[ABOUT THIS TASK]:
Read the lines of the data below and retrieve those with "config".

[SUPPLIED MATERIAL]:
--- START ---

==> flow/design.v <==
module cfg_count_stat  #(
    parameter DATA_WIDTH = 1 
)(
    input                     clk,
    input                     rstn,
    input                     rd_count_mode,      
    input                     sample_mode,        
    input                     rd,
    input    [DATA_WIDTH-1:0] data_in,
    input                     data_in_vld,
    input                     wr,                 
    input    [31:0]           wr_data,
    output  reg [31:0]        data_out 
);
reg [31:0] data_tmp;
reg  data_in_r;
always @ (posedge clk)
begin
    if (!rstn)
        data_in_r <= 0;
    else
        data_in_r <= data_in;
end
always @ (posedge clk)
begin
    if (!rstn)
        data_out <= 0;
    else if(rd)begin
        if (sample_mode)
            if (data_in_vld)
                data_out <= data_tmp + data_in;
            else
                data_out <= data_tmp;
        else
            data_out <= data_tmp ;
    end
end
always @ (posedge clk)
begin
    if (!rstn)
        data_tmp <= 0;
    else if (wr)
        data_tmp <= wr_data;
    else if(data_in_vld)begin
        case ({rd,rd_count_mode,sample_mode})
        3'b000: data_tmp <= data_tmp + (data_in && !data_in_r);
        3'b001: data_tmp <= data_tmp + data_in;
        3'b010: data_tmp <= data_tmp + (data_in && !data_in_r);
        3'b011: data_tmp <= data_tmp + data_in;
        3'b100: data_tmp <= 0; 
        3'b101: data_tmp <= 0;
        3'b110: data_tmp <= data_tmp + (data_in && !data_in_r);
        3'b111: data_tmp <= data_tmp + data_in;
        endcase
    end
    else if (rd && !rd_count_mode) begin
        data_tmp <= 0;
    end
end
endmodule
module cfg#(
    parameter ADDR_WIDTH = 32,
    parameter DATA_WIDTH = 32
)(
    input                             clk          ,
    input                             rstn         ,
    input        [ADDR_WIDTH - 1 : 0] addr         ,
    input        [DATA_WIDTH - 1 : 0] wdata        ,
    output  reg  [DATA_WIDTH - 1 : 0] rdata        ,
    output  reg                       rdata_vld    ,
    input                             wr           ,
    input                             rd           ,
    output  reg  [DATA_WIDTH - 1 : 0] addr_0_2     ,
    output  reg  [DATA_WIDTH - 1 : 0] addr_0_3     ,
    output  reg  [DATA_WIDTH - 1 : 0] addr_0_4     ,
    output  reg  [DATA_WIDTH - 1 : 0] addr_1_0     ,
    output  reg  [DATA_WIDTH - 1 : 0] addr_1_1     ,
    output  reg  [DATA_WIDTH - 1 : 0] addr_1_2     ,
    output  reg  [DATA_WIDTH - 1 : 0] addr_1_3     ,
    output  reg  [DATA_WIDTH - 1 : 0] addr_1_4     ,
    input        [DATA_WIDTH - 1 : 0] addr_2_0     ,
    input        [DATA_WIDTH - 1 : 0] addr_2_1     ,
    input        [DATA_WIDTH - 1 : 0] addr_2_2     ,
    input        [DATA_WIDTH - 1 : 0] addr_2_3      
);
localparam  RD_COUNT_MODE_0   = 6'h0  ;   
localparam  SAMPLE_MODE_0   = 6'h1  ;   
localparam  ADDR_0_2   = 6'h2  ;   
localparam  ADDR_0_3   = 6'h3  ;   
localparam  ADDR_0_4   = 6'h4  ;   
localparam  ADDR_1_0   = 6'h10  ;   
localparam  ADDR_1_1   = 6'h11  ;   
localparam  ADDR_1_2   = 6'h12  ;   
localparam  ADDR_1_3   = 6'h13  ;   
localparam  ADDR_1_4   = 6'h14  ;   
localparam  ADDR_2_0   = 6'h20  ;   
localparam  ADDR_2_1   = 6'h21  ;   
localparam  ADDR_2_2   = 6'h22  ;   
localparam  ADDR_2_3   = 6'h23  ;   
reg rd_count_mode;
reg sample_mode;
reg rdata_vld_r ;
reg rd_r;
reg [31:0]  addr_r;
reg [DATA_WIDTH - 1 : 0] addr_2_3_cnt;      
always @ (posedge clk)
begin
    rd_r <= rd ;
    addr_r   <= addr ;
end
always @ (posedge clk)
begin
    rdata_vld_r <= rd ;
    rdata_vld   <= rdata_vld_r ;
end
always @ (posedge clk)
begin
    if (!rstn)begin
        rd_count_mode  <= 1'h0 ;
        sample_mode  <= 1'h0 ;
        addr_0_2  <= 32'h0 ;
        addr_0_3  <= 32'h0 ;
        addr_0_4  <= 32'h0 ;
        addr_1_0  <= 32'h0 ;
        addr_1_1  <= 32'h0 ;
        addr_1_2  <= 32'h0 ;
        addr_1_3  <= 32'h0 ;
        addr_1_4  <= 32'h0 ;
    end
    else if (wr) begin
        case (addr[5:0])
            RD_COUNT_MODE_0 :
                rd_count_mode <= wdata[0] ;
            SAMPLE_MODE_0 :
                sample_mode <= wdata[0] ;
            ADDR_0_2 :
                addr_0_2 <= wdata ;
            ADDR_0_3 :
                addr_0_3 <= wdata ;
            ADDR_0_4 :
                addr_0_4 <= wdata ;
            ADDR_1_0 :
                addr_1_0 <= wdata ;
            ADDR_1_1 :
                addr_1_1 <= wdata ;
            ADDR_1_2 :
                addr_1_2 <= wdata ;
            ADDR_1_3 :
                addr_1_3 <= wdata ;
            ADDR_1_4 :
                addr_1_4 <= wdata ;
        endcase
    end
end
always @ (posedge clk)
begin
    if (!rstn) begin
        rdata <= 32'b0;
    end
    else if (rd_r) begin
        case (addr_r[5:0])
            RD_COUNT_MODE_0:
                rdata <= {31'b0,rd_count_mode};
            SAMPLE_MODE_0:
                rdata <= {31'b0,sample_mode};
            ADDR_0_2:
                rdata <= addr_0_2;
            ADDR_0_3:
                rdata <= addr_0_3;
            ADDR_0_4:
                rdata <= addr_0_4;
            ADDR_1_0:
                rdata <= addr_1_0;
            ADDR_1_1:
                rdata <= addr_1_1;
            ADDR_1_2:
                rdata <= addr_1_2;
            ADDR_1_3:
                rdata <= addr_1_3;
            ADDR_1_4:
                rdata <= addr_1_4;
            ADDR_2_0:
                rdata <= addr_2_0;
            ADDR_2_1:
                rdata <= addr_2_1;
            ADDR_2_2:
                rdata <= addr_2_2;
            ADDR_2_3:
                rdata <= addr_2_3_cnt;
            default :
                rdata <= 32'hf0f0f0f0;
        endcase
    end
end
wire addr_2_3_rd;
assign addr_2_3_rd = (addr[5:0] == ADDR_2_3 ) ? rd : 1'b0;
cfg_count_stat  addr_2_3_stat(
    .clk(clk),
    .rstn(rstn),
    .rd_count_mode(rd_count_mode),
    .sample_mode(sample_mode),
    .rd(addr_2_3_rd),
    .data_in(addr_2_3[0]),
    .data_in_vld(1'b1),
    .wr(wr && (addr[5:0] == ADDR_2_3)),
    .wr_data(wdata),
    .data_out(addr_2_3_cnt) 
);
endmodule
module cfg_test#(
    parameter DATA_WIDTH = 32
)(
    input clk,
    input rstn,
    input        [DATA_WIDTH - 1 : 0] in_0_2     ,
    input        [DATA_WIDTH - 1 : 0] in_0_3     ,
    input        [DATA_WIDTH - 1 : 0] in_0_4     ,
    input        [DATA_WIDTH - 1 : 0] in_1_0     ,
    input        [DATA_WIDTH - 1 : 0] in_1_1     ,
    input        [DATA_WIDTH - 1 : 0] in_1_2     ,
    input        [DATA_WIDTH - 1 : 0] in_1_3     ,
    input        [DATA_WIDTH - 1 : 0] in_1_4     ,
    output       [DATA_WIDTH - 1 : 0] out_2_0     ,
    output       [DATA_WIDTH - 1 : 0] out_2_1     ,
    output       [DATA_WIDTH - 1 : 0] out_2_2     ,
    output       [DATA_WIDTH - 1 : 0] out_2_3      
);
reg [18:0] cnt;
reg [31:0] reg_0_2;
reg [31:0] reg_2_0;
assign out_2_1 = 1'b1;
assign out_2_2 = 1'b0;
assign out_2_0 = reg_2_0;
always @ (posedge clk)
begin
    if (!rstn)
        reg_0_2 <= 0;
    else
        reg_0_2 <= in_0_2;
end
always @ (posedge clk)
begin
    if (!rstn)
        reg_2_0 <= 0;
    else
        reg_2_0 <= reg_0_2 + 1;
end
always @ (posedge clk)
begin
    if (!rstn)
        cnt <= 0;
    else 
        cnt <= cnt +1;
end
assign out_2_3 = (cnt <100) ? 1'b0 :1'b1;
endmodule
module cfg_test_top(
    input clk ,
    input rstn ,
    input        [32 - 1 : 0] addr         ,
    input        [32 - 1 : 0] wdata        ,
    output       [32 - 1 : 0] rdata        ,
    output                    rdata_vld    ,
    input                     wr           ,
    input                     rd            
);
wire [31:0] in_0_2   ;
wire [31:0] in_0_3   ;
wire [31:0] in_0_4   ;
wire [31:0] in_1_0   ;
wire [31:0] in_1_1   ;
wire [31:0] in_1_2   ;
wire [31:0] in_1_3   ;
wire [31:0] in_1_4   ;
wire [31:0] out_2_0  ;
wire [31:0] out_2_1  ;
wire [31:0] out_2_2  ;
wire [31:0] out_2_3  ;
cfg_test cfg_test_u0(
    .clk        ( clk       ),
    .rstn       ( rstn      ),
    .in_0_2     ( in_0_2    ),
    .in_0_3     ( in_0_3    ),
    .in_0_4     ( in_0_4    ),
    .in_1_0     ( in_1_0    ),
    .in_1_1     ( in_1_1    ),
    .in_1_2     ( in_1_2    ),
    .in_1_3     ( in_1_3    ),
    .in_1_4     ( in_1_4    ),
    .out_2_0    ( out_2_0   ),
    .out_2_1    ( out_2_1   ),
    .out_2_2    ( out_2_2   ),
    .out_2_3    ( out_2_3   )  
);
cfg cfg_u0(
    .clk          (clk         ),
    .rstn         (rstn        ),
    .addr         (addr        ),
    .wdata        (wdata       ),
    .rdata        (rdata       ),
    .rdata_vld    (rdata_vld   ),
    .wr           (wr          ),
    .rd           (rd          ),
    .addr_0_2     (in_0_2     ),
    .addr_0_3     (in_0_3     ),
    .addr_0_4     (in_0_4     ),
    .addr_1_0     (in_1_0     ),
    .addr_1_1     (in_1_1     ),
    .addr_1_2     (in_1_2     ),
    .addr_1_3     (in_1_3     ),
    .addr_1_4     (in_1_4     ),
    .addr_2_0     (out_2_0    ),
    .addr_2_1     (out_2_1    ),
    .addr_2_2     (out_2_2    ),
    .addr_2_3     (out_2_3    ) 
);
endmodule
==> flow/config.mk <==
export PLATFORM = sky130hd
export DESIGN_NAME = cfg_test_top
export DESIGN_NICKNAME = cfg_test_top
export VERILOG_FILES = /design/flow/design.v
export SDC_FILE = /design/flow/constraint.sdc
export NUM_CORES = 4
export LEC_CHECK = 0
export CAP_MARGIN = 20
export CORE_MARGIN = 2
export CORE_UTILIZATION = 70
export SLEW_MARGIN = 20
==> flow/constraint.sdc <==
create_clock -name core_clock -period 2.28 [get_ports {clk}]
set_input_delay 0.4560 -clock core_clock [delete_from_list [all_inputs] [get_ports {clk}]]
set_output_delay 0.4560 -clock core_clock [all_outputs]
set_load 0.01 [all_outputs]
run.sh (not shown) runs the stock make flow with config.mk's settings and CLKGATE_MAP_FILE=.
The baseline reached the layout checks and failed them: negative setup slack.
==> next run, changes <==
Settings changed: CORE_UTILIZATION 70 to 40.
Clock period 2.28 ns to 3.58 ns, I/O delays scaled along.
Outcome:
- The changed run passed the timing, DRC and antenna checks
- synthesized cell count is unchanged
- setup slack improves by 0.67 ns
- via count went down by about 8%
- core utilization went down by 38 points
- total power went down by 33%
- sequential share of layout area came out higher by 1.6 points
- hold slack got worse by 0.043 ns
- final area goes down by about 4%
==> next run, changes <==
Settings changed: PLACE_DENSITY set to 0.76, SETUP_SLACK_MARGIN set to 0.76.
Clock period 3.58 ns to 5.0 ns, I/O delays scaled along.
Effect: The new run ran to the end with no violations; global-route usage decreases by 1.5 points; design area decreases by 0.84%; combinational power decreases by about 30%; worst setup slack improved by 1.1 ns; power decreases by about 30%; worst hold slack improved by 0.060 ns; critical path depth decreases by 2; die area does not change; count of clock-buffer cells in the layout decreases by 12; first-iteration DRC count increases by 11%.
Power and IR drop assume default switching activity.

--- END ---

[ANSWER SECTION]:
==> flow/config.mk <==
run.sh (not shown) runs the stock make flow with config.mk's settings and CLKGATE_MAP_FILE=.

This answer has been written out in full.